Über einen gesonderten Einspeisezähler wird der erzeugte Solarstrom ins öffentliche Netz eingespeist. Der jeweils zuständige Netzbetreiber vergütet die Energiemenge zu einem bundesweit einheitlichen Tarif nach dem Erneuerbare Energien Gesetz (EEG).
Sie erhalten die Einspeisevergütung in Form von regelmäßigen Abschlagszahlungen (meistens monatlich). Zum Jahreswechsel wird eine Schlussabrechnung erstellt und Über-/Unterzahlungen ausgeglichen.
Der Strombezug in Ihrem Haus läuft wie gewohnt über den/die bereits vorhandenen Bezugszähler. Auch am Bezugstarif ändert sich nichts. Ebenso sind Sie in der Wahl Ihres Stromlieferanten weiterhin vollkommen frei.

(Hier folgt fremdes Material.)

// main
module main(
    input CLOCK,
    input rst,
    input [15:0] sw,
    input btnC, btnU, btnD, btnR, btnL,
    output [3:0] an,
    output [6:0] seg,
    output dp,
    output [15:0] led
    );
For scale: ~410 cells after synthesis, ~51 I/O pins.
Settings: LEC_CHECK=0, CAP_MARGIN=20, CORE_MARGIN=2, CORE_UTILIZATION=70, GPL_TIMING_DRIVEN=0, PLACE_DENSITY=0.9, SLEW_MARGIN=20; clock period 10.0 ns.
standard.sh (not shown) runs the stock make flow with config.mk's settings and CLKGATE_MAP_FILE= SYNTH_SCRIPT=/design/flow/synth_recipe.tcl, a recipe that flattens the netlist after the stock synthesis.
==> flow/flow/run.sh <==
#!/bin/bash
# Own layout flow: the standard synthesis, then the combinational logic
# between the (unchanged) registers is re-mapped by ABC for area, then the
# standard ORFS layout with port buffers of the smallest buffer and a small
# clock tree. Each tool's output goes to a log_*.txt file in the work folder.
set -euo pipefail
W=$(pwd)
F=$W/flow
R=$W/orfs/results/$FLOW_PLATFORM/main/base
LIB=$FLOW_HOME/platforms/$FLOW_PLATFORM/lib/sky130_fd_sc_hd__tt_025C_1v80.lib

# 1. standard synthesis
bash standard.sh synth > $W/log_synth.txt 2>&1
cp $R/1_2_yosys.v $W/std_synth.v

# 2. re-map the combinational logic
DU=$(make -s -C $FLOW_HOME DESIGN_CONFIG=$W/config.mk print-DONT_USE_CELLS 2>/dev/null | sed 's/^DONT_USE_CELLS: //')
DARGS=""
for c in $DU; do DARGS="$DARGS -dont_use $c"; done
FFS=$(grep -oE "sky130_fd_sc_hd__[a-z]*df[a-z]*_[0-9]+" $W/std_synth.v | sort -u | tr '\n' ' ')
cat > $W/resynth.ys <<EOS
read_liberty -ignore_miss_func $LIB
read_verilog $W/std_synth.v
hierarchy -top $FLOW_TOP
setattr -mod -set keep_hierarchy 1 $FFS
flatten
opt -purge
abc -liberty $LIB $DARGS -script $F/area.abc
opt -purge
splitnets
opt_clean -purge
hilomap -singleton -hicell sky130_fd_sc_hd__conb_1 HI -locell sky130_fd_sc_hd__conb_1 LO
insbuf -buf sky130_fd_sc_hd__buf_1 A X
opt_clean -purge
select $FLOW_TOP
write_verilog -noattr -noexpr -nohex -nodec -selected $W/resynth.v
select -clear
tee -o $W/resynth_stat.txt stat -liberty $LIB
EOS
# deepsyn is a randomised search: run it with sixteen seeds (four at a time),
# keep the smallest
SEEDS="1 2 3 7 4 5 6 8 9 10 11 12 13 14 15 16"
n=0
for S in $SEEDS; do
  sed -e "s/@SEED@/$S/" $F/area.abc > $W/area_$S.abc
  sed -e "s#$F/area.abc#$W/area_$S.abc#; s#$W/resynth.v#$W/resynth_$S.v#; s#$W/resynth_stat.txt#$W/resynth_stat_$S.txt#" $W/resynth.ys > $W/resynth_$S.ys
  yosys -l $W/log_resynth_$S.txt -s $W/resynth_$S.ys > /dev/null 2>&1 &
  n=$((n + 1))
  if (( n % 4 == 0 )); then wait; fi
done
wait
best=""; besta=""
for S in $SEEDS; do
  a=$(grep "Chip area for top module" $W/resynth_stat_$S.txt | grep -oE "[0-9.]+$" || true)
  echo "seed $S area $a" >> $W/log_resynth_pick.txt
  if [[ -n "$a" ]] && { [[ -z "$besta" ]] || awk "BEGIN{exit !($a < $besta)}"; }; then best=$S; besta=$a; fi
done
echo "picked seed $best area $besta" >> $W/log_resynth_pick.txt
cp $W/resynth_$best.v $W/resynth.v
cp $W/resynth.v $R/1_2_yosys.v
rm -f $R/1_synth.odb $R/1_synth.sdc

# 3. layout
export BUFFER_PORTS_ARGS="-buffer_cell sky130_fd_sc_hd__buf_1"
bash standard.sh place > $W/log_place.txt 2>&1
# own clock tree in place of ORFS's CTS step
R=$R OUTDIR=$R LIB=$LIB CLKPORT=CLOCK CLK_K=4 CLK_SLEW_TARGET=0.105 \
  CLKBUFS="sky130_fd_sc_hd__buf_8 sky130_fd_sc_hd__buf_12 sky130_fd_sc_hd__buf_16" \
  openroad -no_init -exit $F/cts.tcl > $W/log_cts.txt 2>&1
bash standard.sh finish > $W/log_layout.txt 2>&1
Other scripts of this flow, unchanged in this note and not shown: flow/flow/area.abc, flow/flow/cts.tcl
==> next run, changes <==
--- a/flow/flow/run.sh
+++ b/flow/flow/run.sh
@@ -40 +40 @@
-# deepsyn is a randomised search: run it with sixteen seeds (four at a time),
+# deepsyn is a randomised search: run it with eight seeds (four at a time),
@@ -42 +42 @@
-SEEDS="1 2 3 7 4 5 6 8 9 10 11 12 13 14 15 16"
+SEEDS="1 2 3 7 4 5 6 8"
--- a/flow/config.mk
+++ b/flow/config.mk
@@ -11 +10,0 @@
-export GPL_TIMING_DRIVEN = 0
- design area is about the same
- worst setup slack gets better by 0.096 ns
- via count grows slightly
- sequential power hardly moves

Obwohl nach §4 des EEG der Netzbetreiber die Zahlung der Vergütung nicht vom Abschluss eines Vertrags abhängig machen darf (sog. gesetzliches Schuldverhältnis), wird nach der Inbetriebnahme dennoch meistens ein Einspeisevertrag vorgelegt. Sie sollten vor der Unterschrift bedenken, dass dann der Vertragsinhalt gilt, selbst wenn er Sie schlechter stellt als das EEG!
ENERGOSSA hat die Konzession, am öffentlichen Netz zu arbeiten, d.h. auch der elektrische Anschluss der Solarstromanlage und die Anmeldung beim Stromnetzbetreiber dürfen wir für Sie übernehmen.